▸ **What the exercise asks**: Lines with the word "byte" are the ones wanted. Copy each of them from the entries below.

START Listed records

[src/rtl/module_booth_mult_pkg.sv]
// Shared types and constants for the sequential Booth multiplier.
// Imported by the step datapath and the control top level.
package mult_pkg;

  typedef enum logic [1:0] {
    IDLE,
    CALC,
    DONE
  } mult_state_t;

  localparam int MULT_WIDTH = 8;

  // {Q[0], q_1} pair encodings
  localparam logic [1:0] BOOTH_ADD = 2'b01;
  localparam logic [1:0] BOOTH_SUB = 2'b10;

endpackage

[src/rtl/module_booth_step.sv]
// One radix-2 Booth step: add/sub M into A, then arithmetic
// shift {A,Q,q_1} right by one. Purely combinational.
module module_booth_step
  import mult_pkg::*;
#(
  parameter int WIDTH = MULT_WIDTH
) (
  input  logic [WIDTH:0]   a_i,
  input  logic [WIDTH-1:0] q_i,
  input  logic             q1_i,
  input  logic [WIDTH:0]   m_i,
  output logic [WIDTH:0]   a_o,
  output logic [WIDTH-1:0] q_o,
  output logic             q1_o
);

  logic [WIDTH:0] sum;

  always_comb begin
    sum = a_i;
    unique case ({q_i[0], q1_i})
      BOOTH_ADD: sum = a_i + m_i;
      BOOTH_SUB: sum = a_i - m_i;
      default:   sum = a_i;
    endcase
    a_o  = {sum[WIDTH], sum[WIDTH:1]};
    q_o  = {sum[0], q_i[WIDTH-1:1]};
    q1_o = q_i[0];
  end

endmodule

END Listed records
START Listed records

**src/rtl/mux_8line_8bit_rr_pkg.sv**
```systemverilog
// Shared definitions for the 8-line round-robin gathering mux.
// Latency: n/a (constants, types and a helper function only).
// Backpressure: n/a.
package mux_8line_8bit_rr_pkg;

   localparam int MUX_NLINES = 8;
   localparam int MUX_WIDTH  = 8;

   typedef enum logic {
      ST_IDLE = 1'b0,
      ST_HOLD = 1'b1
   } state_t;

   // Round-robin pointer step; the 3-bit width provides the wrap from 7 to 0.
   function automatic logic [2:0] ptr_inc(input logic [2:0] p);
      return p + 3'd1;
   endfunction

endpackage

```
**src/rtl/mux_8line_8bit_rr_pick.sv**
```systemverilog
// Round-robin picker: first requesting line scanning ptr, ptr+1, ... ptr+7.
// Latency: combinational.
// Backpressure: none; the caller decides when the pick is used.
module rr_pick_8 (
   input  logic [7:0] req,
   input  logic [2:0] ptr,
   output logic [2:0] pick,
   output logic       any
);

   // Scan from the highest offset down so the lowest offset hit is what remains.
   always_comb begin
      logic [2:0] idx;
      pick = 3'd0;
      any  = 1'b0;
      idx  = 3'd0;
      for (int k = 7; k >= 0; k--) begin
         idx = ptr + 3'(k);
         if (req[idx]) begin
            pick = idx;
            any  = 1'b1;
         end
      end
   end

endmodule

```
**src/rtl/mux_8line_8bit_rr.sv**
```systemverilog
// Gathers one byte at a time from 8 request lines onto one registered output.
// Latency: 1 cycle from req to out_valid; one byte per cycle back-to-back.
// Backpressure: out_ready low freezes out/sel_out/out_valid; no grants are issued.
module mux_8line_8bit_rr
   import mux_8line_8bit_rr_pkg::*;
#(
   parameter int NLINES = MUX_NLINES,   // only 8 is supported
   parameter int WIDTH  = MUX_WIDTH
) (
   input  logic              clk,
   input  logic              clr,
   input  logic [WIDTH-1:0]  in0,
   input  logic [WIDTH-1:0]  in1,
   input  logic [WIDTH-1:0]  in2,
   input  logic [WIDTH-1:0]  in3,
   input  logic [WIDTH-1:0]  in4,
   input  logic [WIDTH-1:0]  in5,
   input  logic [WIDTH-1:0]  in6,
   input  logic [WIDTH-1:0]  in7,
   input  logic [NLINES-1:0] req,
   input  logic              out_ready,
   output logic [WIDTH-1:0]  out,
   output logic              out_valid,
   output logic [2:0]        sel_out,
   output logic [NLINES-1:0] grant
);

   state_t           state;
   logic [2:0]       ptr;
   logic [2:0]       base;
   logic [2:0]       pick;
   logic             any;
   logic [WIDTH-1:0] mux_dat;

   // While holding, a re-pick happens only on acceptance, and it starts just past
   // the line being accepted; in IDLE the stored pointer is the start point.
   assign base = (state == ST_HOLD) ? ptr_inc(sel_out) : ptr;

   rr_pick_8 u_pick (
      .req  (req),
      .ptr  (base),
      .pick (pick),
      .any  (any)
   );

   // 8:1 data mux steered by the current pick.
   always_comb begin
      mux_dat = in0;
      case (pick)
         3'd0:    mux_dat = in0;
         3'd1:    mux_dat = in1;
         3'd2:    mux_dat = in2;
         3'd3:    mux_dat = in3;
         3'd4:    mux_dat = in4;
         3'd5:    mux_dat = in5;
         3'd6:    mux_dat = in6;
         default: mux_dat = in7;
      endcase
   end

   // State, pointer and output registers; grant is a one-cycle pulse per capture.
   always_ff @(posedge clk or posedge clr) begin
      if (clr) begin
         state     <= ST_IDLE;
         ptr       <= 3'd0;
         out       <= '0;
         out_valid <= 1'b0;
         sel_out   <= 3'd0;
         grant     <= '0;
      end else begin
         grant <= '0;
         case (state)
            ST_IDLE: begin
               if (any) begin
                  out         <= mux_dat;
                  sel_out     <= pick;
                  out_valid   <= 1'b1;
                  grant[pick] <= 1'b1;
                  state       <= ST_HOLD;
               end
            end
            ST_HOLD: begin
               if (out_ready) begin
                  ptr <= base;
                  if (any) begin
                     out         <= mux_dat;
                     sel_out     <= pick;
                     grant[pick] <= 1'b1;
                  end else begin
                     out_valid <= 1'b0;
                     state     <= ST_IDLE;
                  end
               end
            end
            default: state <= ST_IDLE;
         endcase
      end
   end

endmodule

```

END Listed records

▸ **Solved problem**:
// Gathers one byte at a time from 8 request lines onto one registered output.
// Latency: 1 cycle from req to out_valid; one byte per cycle back-to-back.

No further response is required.